Dr Nicholas Green
biography
BA, MA, DPhil in Chemistry (Jesus College Oxford). I subsequently had an SERC Research Fellowship and a JRF at Jesus, followed by a period on the Faculty of the University of Notre Dame in the USA. I returned to Oxford as Tutorial Fellow in Physical Chemistry at Magdalen, and subsequently taught at King’s College London for 15 years, where I was Reader in Chemistry, Deputy Head of Department and Chairman of the Senior Common Room. I returned to Oxford as Director of Studies and Chair of the Faculty of Chemistry in 2006.
research
I am interested in the theory of chemical reaction rates, particularly in unusual and extreme systems containing small numbers of particles, such as the tracks left by ionizing radiation, which contain clusters of highly reactive chemical species. These systems do not obey the normal rate laws of chemistry, are theoretically demanding and have great importance in the understanding of the mechanisms of radiation damage.
Undergraduate teaching
My main departmental role is as Director of Studies, where I am responsible for the Admissions procedures, including open days, the design and delivery of the Chemistry course, and I am also permanent chairman of the examination boards for the second, third and fourth year. I represent the department at a number of committees within the University and the Royal Society of Chemistry. I believe that the personal focus of the Oxford tutorial system is one of the greatest strengths of the University, as it enables both students and tutors to stretch and challenge each other constantly. Although I teach some of the most formally demanding parts of Chemistry (for example Quantum and Statistical Mechanics), I try to be sensitive and receptive to the students’ needs and to develop an empathy with them.
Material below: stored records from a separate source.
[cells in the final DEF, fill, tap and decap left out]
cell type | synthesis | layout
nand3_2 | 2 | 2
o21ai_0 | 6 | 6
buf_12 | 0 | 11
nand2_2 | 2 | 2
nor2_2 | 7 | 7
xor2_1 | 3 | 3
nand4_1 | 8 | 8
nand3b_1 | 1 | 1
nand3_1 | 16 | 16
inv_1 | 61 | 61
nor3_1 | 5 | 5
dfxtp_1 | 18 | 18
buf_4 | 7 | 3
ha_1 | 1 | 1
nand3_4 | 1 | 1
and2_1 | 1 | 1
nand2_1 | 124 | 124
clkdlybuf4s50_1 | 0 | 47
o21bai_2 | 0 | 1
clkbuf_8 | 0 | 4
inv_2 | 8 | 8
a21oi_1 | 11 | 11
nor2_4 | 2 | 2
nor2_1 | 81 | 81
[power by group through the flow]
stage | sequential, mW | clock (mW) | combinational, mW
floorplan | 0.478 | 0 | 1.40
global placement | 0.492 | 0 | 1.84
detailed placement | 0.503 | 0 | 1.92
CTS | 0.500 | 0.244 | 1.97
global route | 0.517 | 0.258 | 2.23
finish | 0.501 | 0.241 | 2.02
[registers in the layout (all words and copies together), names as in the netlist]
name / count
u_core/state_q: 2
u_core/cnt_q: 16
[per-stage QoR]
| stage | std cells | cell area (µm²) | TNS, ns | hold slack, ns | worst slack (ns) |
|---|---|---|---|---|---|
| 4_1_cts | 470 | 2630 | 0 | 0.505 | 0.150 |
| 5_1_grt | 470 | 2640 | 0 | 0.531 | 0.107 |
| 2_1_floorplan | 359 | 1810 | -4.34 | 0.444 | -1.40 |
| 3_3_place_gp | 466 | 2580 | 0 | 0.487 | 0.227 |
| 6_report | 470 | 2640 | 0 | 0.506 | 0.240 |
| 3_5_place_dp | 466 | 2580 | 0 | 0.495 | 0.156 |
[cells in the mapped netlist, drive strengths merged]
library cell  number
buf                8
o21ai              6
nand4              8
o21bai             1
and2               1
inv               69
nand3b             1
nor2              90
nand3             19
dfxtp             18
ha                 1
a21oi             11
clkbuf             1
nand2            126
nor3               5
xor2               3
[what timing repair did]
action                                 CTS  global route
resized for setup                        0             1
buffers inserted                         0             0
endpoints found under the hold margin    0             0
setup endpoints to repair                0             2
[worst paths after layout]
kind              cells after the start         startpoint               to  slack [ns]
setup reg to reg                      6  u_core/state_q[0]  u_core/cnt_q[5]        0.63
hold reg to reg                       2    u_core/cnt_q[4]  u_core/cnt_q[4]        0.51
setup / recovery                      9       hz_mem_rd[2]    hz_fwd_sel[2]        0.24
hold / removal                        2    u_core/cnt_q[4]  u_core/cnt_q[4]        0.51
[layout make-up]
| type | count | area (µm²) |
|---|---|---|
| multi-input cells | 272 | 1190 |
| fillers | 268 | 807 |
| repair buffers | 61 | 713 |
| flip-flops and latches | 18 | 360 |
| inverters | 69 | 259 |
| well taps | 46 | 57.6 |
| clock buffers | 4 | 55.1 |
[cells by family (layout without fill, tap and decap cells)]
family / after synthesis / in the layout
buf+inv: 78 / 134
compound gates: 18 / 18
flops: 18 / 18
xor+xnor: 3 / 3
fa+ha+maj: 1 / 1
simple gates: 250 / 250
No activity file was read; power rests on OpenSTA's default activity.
[src/rtl/pw_pkg.sv]
// Shared definitions for the Picowizard gen2 core.
// Contents:
//   state_e   - top-level FSM states (FETCH, EXEC, HALT)
//   CLS_*     - opcode class field Op[7:6]
//   ALU_*     - ALU subop {Op[5], Op[2]}
//   REG_*     - register indices for the RA/RB fields
//   op_sub()  - extracts the split subop field from an opcode
package pw_pkg;

  typedef enum logic [1:0] {
    FETCH = 2'd0,
    EXEC  = 2'd1,
    HALT  = 2'd2
  } state_e;

  localparam logic [1:0] CLS_MOV = 2'b00;
  localparam logic [1:0] CLS_ALU = 2'b01;
  localparam logic [1:0] CLS_MEM = 2'b10;
  localparam logic [1:0] CLS_IMM = 2'b11;

  localparam logic [1:0] ALU_ADD  = 2'b00;
  localparam logic [1:0] ALU_ADC  = 2'b01;
  localparam logic [1:0] ALU_NAND = 2'b10;
  localparam logic [1:0] ALU_XOR  = 2'b11;

  // Memory-class subops share the same {Op5, Op2} encoding
  localparam logic [1:0] MEM_LD  = 2'b00;
  localparam logic [1:0] MEM_ST  = 2'b01;
  localparam logic [1:0] MEM_JZ  = 2'b10;
  localparam logic [1:0] MEM_JAL = 2'b11;

  localparam logic [1:0] REG_A   = 2'd0;
  localparam logic [1:0] REG_B   = 2'd1;
  localparam logic [1:0] REG_C   = 2'd2;
  localparam logic [1:0] REG_SEG = 2'd3;

  function automatic logic [1:0] op_sub(input logic [7:0] op);
    return {op[5], op[2]};
  endfunction

endpackage

[src/rtl/pw_alu.sv]
// Combinational ALU for the Picowizard gen2 core.
// Ports:
//   i_a, i_b  [DATA_W]  operands (RA, RB values)
//   i_sub     [2]       ALU subop (ADD/ADC/NAND/XOR)
//   i_cin     [1]       carry-in, used by ADC only
//   o_res     [DATA_W]  result
//   o_cout    [1]       carry-out; forced to 1 for the logic ops
module pw_alu
  import pw_pkg::*;
#(
  parameter int DATA_W = 8
) (
  input  logic [DATA_W-1:0] i_a,
  input  logic [DATA_W-1:0] i_b,
  input  logic [1:0]        i_sub,
  input  logic              i_cin,
  output logic [DATA_W-1:0] o_res,
  output logic              o_cout
);

  logic [DATA_W:0] w_sum;

  always_comb begin
    w_sum  = '0;
    o_res  = '0;
    o_cout = 1'b1;
    case (i_sub)
      ALU_ADD: begin
        w_sum  = {1'b0, i_a} + {1'b0, i_b};
        o_res  = w_sum[DATA_W-1:0];
        o_cout = w_sum[DATA_W];
      end
      ALU_ADC: begin
        w_sum  = {1'b0, i_a} + {1'b0, i_b} + {{DATA_W{1'b0}}, i_cin};
        o_res  = w_sum[DATA_W-1:0];
        o_cout = w_sum[DATA_W];
      end
      ALU_NAND: o_res = ~(i_a & i_b);
      default:  o_res = i_a ^ i_b;
    endcase
  end

endmodule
Areas of supervision for postgraduates
Theory of chemical reaction rates, diffusion kinetics, applications of stochastic processes in chemistry, radiation chemistry and physics, unimolecular reactions.
Publications
Competitive diffusion-influenced reaction of a reactive particle with two static sinks, V.M. Bluett, N.J.B. Green, J. Phys. Chem. 110 (2006) 4738-4752.
On the competition between scavenging and recombination in solutions of macromolecules, V.M. Bluett, N.J.B. Green, J. Phys. Chem. 110 (2006) 6112-6121.
Lactose Permease H+-Lactose Symporter: Mechanical Switch or Brownian Ratchet? R.J. Naftalin, N.J.B. Green, P. Cunningham, Biophys. J. 92 (2007) 3474-3491.
Steady-state Master Equation methods, N.J.B. Green, Z.A. Bhatti, Phys. Chem. Chem. Phys. 9 (2007) 4275-4290.
Detailed balance in multiple-well chemical reactions, J.A. Miller, S.J. Klippenstein, S.H. Robertson, M.J. Pilling, N.J.B. Green, Phys. Chem. Chem. Phys. 11 (2009) 1128-1137.
Effects of disorder and motion in a radical pair magnetoreceptor, J.C.S. Lau, N. Wagner-Rundell, C.T. Rodgers, N.J.B. Green, P.J. Hore, J. Roy. Soc. Interface, 7 (2010) S257-S264.